WORK REQUIRED. Could you restate word for word every line of the records below, from the first one to the one holding "localparam int unsigned DATA_W = 32;"?

*** Opening of TASK INPUTS ***

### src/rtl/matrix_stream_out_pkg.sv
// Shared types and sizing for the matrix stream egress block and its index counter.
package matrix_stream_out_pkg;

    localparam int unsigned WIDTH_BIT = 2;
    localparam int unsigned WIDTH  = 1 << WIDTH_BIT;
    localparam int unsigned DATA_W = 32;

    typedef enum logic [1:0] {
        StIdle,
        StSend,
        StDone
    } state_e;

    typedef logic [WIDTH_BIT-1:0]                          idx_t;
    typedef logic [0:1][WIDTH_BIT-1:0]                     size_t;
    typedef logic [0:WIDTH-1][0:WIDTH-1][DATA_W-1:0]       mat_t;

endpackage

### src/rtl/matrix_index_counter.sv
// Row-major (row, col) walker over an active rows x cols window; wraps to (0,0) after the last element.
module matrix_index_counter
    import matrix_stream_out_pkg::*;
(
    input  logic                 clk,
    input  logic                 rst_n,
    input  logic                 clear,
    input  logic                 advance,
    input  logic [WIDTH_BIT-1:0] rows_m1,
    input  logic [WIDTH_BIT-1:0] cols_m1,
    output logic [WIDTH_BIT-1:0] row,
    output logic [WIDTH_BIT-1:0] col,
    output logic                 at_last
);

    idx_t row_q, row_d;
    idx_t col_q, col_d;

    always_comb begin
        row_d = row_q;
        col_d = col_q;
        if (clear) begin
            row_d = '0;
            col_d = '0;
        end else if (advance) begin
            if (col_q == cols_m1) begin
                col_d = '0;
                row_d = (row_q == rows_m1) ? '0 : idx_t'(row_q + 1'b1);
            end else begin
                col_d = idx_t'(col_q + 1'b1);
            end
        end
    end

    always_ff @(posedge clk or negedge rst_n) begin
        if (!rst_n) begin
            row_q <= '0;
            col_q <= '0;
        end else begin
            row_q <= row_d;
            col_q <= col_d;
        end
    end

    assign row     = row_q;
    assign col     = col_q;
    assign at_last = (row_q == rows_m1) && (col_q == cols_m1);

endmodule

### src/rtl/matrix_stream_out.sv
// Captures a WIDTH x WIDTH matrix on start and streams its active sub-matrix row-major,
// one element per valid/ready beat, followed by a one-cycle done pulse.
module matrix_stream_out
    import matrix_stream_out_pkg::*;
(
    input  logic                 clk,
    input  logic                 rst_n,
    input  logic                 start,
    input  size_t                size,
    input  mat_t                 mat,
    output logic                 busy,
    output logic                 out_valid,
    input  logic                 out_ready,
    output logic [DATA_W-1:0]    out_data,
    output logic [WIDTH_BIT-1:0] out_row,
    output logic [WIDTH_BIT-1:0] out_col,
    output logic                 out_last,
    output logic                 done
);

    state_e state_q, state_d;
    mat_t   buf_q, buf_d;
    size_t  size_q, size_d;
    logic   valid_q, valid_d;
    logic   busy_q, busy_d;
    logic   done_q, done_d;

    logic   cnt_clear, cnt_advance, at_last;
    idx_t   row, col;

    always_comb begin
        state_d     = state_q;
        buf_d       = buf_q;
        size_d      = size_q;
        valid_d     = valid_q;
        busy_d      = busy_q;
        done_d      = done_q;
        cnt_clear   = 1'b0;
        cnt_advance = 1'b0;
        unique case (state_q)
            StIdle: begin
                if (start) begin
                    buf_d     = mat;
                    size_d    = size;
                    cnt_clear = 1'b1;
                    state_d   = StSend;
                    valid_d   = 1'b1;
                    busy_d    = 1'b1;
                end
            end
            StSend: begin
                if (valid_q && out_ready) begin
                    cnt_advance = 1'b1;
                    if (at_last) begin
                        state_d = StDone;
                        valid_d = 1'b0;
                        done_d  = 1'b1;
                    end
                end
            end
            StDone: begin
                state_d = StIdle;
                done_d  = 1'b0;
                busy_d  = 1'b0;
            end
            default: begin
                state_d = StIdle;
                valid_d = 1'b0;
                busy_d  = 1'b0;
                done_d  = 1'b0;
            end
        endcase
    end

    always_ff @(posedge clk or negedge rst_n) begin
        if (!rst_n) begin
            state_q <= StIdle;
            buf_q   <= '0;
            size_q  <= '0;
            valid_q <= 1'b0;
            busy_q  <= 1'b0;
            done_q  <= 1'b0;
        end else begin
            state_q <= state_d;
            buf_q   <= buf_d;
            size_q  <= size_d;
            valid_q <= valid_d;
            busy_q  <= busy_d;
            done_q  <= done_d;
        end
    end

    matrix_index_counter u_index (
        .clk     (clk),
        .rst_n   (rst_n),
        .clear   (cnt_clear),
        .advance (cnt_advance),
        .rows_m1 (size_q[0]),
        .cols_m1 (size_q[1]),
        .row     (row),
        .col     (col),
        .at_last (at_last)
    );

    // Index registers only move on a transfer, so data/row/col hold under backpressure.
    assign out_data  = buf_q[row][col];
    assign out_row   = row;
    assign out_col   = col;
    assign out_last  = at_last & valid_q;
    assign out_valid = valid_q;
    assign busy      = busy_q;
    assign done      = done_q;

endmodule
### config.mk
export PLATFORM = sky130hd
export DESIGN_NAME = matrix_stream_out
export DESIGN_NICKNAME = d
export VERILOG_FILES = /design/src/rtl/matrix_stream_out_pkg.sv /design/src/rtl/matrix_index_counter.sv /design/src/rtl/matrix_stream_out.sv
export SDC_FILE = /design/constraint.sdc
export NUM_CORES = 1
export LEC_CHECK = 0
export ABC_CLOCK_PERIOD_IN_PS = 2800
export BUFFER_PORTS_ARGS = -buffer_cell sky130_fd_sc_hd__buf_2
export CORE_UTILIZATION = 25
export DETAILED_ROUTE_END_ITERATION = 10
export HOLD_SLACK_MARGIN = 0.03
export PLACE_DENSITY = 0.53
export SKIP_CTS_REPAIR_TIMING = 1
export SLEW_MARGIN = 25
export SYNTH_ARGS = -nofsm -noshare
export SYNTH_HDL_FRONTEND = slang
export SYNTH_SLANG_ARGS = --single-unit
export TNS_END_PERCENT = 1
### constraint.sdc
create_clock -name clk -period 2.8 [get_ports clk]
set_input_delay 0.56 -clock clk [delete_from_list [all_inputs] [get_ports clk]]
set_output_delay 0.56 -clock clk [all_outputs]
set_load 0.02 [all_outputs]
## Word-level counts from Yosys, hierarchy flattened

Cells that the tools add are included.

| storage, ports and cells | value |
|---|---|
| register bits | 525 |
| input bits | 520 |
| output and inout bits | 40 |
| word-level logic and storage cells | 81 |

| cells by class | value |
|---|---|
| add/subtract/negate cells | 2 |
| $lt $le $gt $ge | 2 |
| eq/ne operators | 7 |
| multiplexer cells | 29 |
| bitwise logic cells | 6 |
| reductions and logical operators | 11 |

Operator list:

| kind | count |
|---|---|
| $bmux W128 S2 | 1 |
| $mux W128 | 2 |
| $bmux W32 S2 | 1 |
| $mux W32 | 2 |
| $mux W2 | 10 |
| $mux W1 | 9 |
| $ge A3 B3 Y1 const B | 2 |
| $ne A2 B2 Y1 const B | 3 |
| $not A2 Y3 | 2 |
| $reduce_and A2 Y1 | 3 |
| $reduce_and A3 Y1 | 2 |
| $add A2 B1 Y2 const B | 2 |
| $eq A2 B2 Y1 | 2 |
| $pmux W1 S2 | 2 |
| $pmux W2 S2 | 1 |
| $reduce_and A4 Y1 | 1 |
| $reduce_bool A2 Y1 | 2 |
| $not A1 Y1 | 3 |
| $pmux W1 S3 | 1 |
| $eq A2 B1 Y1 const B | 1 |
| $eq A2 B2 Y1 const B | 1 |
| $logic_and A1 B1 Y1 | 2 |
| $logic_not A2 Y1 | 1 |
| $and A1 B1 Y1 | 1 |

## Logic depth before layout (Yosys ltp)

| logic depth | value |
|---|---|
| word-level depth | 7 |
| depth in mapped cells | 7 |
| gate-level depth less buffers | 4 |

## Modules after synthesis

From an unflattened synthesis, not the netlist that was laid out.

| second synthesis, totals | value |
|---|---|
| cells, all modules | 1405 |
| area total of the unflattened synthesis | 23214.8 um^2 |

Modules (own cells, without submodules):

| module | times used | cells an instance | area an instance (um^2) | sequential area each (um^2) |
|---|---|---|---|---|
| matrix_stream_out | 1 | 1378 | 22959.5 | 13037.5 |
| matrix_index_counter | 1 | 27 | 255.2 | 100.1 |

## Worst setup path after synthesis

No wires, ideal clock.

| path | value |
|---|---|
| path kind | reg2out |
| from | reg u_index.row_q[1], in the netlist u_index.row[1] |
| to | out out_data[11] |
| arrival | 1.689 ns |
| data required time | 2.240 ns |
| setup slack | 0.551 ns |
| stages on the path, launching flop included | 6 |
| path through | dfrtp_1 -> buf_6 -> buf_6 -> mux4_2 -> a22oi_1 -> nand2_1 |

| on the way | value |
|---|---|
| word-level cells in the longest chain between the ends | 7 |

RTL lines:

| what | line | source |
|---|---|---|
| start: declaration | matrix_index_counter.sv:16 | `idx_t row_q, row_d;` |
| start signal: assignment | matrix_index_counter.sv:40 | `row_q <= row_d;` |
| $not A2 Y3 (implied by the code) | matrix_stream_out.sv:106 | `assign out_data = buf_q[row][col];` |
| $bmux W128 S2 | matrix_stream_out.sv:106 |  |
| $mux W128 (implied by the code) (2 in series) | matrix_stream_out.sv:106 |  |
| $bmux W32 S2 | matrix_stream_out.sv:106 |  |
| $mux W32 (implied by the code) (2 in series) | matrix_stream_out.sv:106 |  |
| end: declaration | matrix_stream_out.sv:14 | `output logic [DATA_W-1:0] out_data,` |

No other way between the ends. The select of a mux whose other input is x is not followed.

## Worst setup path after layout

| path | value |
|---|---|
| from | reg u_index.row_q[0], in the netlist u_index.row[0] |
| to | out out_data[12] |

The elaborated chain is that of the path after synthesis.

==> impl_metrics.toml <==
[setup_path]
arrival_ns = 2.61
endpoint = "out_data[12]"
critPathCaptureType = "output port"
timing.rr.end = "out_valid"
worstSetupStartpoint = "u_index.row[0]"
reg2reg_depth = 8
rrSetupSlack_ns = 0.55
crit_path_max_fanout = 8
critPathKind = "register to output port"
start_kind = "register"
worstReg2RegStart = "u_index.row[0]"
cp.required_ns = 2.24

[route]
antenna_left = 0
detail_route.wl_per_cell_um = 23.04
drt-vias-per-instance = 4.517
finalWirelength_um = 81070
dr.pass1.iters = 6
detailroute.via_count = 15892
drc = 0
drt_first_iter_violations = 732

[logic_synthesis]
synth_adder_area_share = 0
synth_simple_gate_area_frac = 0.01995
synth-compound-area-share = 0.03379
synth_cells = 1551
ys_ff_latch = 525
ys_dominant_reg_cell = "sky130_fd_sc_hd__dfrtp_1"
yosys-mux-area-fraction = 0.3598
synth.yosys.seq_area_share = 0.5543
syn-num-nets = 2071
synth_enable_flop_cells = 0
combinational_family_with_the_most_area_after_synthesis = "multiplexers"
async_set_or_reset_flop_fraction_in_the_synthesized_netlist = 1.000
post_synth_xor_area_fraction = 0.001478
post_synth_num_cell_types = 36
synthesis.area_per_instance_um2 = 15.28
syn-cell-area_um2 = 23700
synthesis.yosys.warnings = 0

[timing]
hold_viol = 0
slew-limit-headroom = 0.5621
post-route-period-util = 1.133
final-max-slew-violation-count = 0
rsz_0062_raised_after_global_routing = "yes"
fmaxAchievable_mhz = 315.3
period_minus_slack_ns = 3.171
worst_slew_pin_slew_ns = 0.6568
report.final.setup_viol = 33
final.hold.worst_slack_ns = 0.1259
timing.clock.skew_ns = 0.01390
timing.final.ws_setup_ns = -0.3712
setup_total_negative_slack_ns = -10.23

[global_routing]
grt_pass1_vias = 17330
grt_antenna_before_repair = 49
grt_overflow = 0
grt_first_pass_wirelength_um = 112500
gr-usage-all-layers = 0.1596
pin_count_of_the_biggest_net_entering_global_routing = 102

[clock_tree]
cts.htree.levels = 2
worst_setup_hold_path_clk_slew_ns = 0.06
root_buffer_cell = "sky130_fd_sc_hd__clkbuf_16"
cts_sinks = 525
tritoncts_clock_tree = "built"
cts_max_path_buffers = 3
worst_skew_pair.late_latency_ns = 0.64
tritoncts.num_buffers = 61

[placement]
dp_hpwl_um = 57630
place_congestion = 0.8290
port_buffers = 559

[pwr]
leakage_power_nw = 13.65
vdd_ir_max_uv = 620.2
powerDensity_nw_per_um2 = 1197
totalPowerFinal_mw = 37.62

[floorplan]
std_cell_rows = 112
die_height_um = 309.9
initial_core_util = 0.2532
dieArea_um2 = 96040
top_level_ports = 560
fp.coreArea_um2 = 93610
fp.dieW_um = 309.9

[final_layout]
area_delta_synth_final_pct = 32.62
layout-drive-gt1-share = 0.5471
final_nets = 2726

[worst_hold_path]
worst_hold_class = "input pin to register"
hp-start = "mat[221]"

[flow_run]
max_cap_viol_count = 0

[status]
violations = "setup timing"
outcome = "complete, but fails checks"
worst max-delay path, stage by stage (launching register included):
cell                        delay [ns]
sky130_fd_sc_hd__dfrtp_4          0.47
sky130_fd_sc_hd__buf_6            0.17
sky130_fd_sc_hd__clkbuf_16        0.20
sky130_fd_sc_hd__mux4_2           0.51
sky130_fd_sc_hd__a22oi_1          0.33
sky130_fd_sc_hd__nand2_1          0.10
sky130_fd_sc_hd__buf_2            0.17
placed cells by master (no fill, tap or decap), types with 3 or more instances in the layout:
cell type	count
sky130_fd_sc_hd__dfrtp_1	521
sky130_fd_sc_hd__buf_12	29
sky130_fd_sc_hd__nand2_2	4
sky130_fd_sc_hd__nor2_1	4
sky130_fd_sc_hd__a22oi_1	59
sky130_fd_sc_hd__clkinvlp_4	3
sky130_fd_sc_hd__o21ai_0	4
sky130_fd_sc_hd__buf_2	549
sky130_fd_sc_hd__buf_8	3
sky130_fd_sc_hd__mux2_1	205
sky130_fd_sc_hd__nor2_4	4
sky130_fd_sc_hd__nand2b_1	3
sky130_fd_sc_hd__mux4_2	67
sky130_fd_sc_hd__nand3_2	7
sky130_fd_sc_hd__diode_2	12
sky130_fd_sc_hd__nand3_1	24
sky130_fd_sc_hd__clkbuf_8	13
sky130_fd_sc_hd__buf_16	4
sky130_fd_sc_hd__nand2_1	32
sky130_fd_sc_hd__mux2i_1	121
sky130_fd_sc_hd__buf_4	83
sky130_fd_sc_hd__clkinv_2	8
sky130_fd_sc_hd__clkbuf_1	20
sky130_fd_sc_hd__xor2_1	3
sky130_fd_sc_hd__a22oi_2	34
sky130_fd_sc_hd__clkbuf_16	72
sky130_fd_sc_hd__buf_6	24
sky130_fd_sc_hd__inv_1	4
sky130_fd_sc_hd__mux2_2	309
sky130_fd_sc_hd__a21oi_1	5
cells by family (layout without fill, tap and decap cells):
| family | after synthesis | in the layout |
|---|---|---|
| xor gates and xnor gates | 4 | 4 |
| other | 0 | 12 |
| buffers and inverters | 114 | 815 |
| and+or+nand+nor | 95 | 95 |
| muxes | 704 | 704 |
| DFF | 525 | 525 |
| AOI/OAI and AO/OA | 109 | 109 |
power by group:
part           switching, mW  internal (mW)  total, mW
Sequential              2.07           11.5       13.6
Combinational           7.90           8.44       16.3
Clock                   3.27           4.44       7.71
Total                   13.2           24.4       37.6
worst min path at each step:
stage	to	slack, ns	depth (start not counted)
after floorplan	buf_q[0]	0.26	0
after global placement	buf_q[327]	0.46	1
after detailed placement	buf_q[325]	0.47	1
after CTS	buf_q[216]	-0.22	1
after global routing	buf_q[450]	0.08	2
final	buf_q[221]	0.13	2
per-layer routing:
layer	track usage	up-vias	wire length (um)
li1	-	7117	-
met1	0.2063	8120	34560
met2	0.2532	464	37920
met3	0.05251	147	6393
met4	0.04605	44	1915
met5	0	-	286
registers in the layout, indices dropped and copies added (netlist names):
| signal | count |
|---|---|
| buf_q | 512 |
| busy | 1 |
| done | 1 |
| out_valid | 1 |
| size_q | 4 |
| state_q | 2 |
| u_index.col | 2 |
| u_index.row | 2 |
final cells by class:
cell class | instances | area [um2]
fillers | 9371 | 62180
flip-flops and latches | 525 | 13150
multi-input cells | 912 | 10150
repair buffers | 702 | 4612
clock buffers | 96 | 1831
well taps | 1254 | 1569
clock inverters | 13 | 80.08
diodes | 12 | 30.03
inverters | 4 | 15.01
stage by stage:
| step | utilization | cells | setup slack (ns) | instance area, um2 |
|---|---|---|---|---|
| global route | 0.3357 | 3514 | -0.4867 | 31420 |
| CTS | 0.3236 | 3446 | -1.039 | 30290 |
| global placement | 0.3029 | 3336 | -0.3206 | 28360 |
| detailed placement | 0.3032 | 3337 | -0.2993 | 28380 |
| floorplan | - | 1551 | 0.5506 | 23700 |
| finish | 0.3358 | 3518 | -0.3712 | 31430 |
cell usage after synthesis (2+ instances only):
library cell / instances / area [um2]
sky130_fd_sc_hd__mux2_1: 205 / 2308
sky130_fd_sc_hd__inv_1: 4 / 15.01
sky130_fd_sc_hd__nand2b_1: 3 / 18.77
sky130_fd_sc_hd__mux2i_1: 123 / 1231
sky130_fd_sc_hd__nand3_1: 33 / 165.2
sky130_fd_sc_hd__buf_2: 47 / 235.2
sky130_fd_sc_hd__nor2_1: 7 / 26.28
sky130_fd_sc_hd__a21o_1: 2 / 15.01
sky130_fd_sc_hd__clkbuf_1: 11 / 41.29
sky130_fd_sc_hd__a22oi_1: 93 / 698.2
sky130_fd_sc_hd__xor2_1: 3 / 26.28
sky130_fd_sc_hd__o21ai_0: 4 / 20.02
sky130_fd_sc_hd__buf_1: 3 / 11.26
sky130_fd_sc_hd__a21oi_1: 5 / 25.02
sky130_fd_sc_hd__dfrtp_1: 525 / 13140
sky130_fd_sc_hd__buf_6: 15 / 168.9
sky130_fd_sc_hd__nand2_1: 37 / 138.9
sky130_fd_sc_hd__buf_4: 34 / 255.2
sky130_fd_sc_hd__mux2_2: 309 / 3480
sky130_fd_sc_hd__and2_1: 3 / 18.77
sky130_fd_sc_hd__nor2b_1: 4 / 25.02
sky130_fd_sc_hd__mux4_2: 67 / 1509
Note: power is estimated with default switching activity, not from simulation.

*** Close of TASK INPUTS ***

EXPECTED ANSWER.
### src/rtl/matrix_stream_out_pkg.sv
// Shared types and sizing for the matrix stream egress block and its index counter.
package matrix_stream_out_pkg;

    localparam int unsigned WIDTH_BIT = 2;
    localparam int unsigned WIDTH  = 1 << WIDTH_BIT;
    localparam int unsigned DATA_W = 32;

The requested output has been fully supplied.